While legacy OS and applications are on CPU and GPU hardware, HSA Runtime Infrastructure covers GPU, ACC and legacy OS.
This low level software stack is abstraction layer of heterogeneous processors.
HSA Accelerated applications layered over the infrastructure layer defines programming languages such as OpenCL, C++AMP, Python, and Javascript.
These are commercial solutions for parallel computing.
AMD’s APP SDK supports AMD processors. Since AMD is more open source-oriented company than Intel, it is based on OpenCL.
Intel provides a parallel studio for programming on Intel processors.
Nvidia provides CUDA which supports Nvidia’s GPUs. Its language grammar is similar with OpenCL but designed only for GPU utilization.
There are also many open source solutions for parallel computing
I cannot cover them in this presentation, but I will tell more details about OpenCL.
The OpenCL is a programming language proposed by Apple firstly.
Now its standard is maintained by the Khronos Group.
OpenCL is designed for writing programs that is executable across various types of processors.
This is an OpenCL platform model.
The OpenCL platform has only one host which is connected to one or more OpenCL devices.
The host is usually operated with a master CPU.
Each OpenCL device includes one or more Compute Units
And the compute units consist of one or more ‘processing elements’.
Actual computation on a device occurs within the processing elements.
There are open projects supporting the OpenCL.
WebCL, WebGL and OpenGL is also standardized by Khronos group.
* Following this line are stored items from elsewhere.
--- config.mk ---
export PLATFORM = sky130hd
export DESIGN_NAME = wh_mem_cfg
export DESIGN_NICKNAME = d
export VERILOG_FILES = /design/src/rtl/wh_mem_pkg.sv /design/src/rtl/wh_mem_cfg.sv
export SDC_FILE = /design/constraint.sdc
export NUM_CORES = 1
export LEC_CHECK = 0
export BUFFER_PORTS_ARGS = -buffer_cell sky130_fd_sc_hd__buf_2
export CAP_MARGIN = 10
export CORE_MARGIN = 4
export CORE_UTILIZATION = 40
export DETAILED_ROUTE_END_ITERATION = 6
export GPL_TIMING_DRIVEN = 0
export SLEW_MARGIN = 20
export SYNTH_ARGS = -nofsm -noshare
export SYNTH_HDL_FRONTEND = slang
export SYNTH_SLANG_ARGS = --single-unit
--- constraint.sdc ---
create_clock -name clk_i -period 2.6 [get_ports clk_i]
set_clock_uncertainty 0.2 [all_clocks]
set_input_delay 0.52 -clock clk_i [delete_from_list [all_inputs] [get_ports clk_i]]
set_output_delay 0.52 -clock clk_i [all_outputs]
set_load 0.01 [all_outputs]
[config.mk]
export PLATFORM = sky130hd
export DESIGN_NAME = wh_mem_ctrl
export DESIGN_NICKNAME = d
export VERILOG_FILES = /design/src/rtl/wh_mem_pkg.sv /design/src/rtl/wh_mem_ctrl.sv
export SDC_FILE = /design/constraint.sdc
export NUM_CORES = 1
export LEC_CHECK = 0
export BUFFER_PORTS_ARGS = -buffer_cell sky130_fd_sc_hd__buf_2
export CORE_ASPECT_RATIO = 1.1
export CORE_UTILIZATION = 25
export CTS_BUF_LIST = sky130_fd_sc_hd__clkbuf_8
export DETAILED_ROUTE_END_ITERATION = 10
export MAX_ROUTING_LAYER = met4
export PLACE_DENSITY = 0.67
export SLEW_MARGIN = 5
export SYNTH_ARGS = -nofsm -noshare
export SYNTH_HDL_FRONTEND = slang
export SYNTH_SLANG_ARGS = --single-unit
[constraint.sdc]
create_clock -name clk_i -period 7 [get_ports clk_i]
set_input_delay 1.4 -clock clk_i [delete_from_list [all_inputs] [get_ports clk_i]]
set_output_delay 1.4 -clock clk_i [all_outputs]
set_load 0.05 [all_outputs]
Some projects related to image processing such as OpenCV and FFmpeg are also supporting OpenCL.
Because of the movement, trends, and market needs, people in ETRI became busy. (I think they are always busy)
there is no any basement technology, infra system or educational program in Korea.
Thus, a leader of a research team in ETRI, Dr. Jung and his brilliant coworkers planned some projects for growth and development of the future software industry
Their research work covers a variety of software industries such as OS, service libraries, development tools, management tools, and applications.
This is RND road map of ETRI
At first year, some proto type technologies and products were developed.
Some works were related to OpenCL and linux kernels
Next year, research works progressed so that we could make sufficient results.
OpenCL IDE, Web engines based on heterogeneous multi core system, advanced OS kernel, and so on.
Finally, this year, we are about to complete those projects and open them to the public
Now, let me introduce some interesting research progressed by ETRI
As I mentioned before, there are some noticeable issues about heterogeneous system such as task offloading, load balancing, and power efficiency.
After offloading tasks to each core, efficient load balancing definately defines multi core system’s performance
Advanced OS kernel includes improved task scheduler called the Distributed Weighted Round-Robin.
This research shows how to utilize processors with a high efficiency rate.
Since GPUs have parallel vector processing capabilities that enable them to compute large sets of data,
data transferring between CPU and GPU causes a considerable bottleneck.
This is because the ETRI also tried to improve load balancing between CPU and GPU is also important.
Another main research topic of the ETRI is power consumption measurement algorithm.
The new algorithm showed better accuracy compared to Google Power Tutor
There is one more really important mission of the team ETRI
A few years ago, some passionate engineers, including myself, were invited to a small group meeting.
It was a tiny but significant kick-off meeting of an open source project community, called OpenSEED
The main goal of this community is to test and evalute recent techniques devloped by ETRI.
All of the research work is open to public and available for download at the OpenSEED site.
My team members and I have evaluated the advanced Linux kernel since the first year of the project.
We tried to test some image processing application programs with the Linux kernel.
Now, we are trying to test ocl modules in the OpenCV library which supports OpenCL on OpenCV library.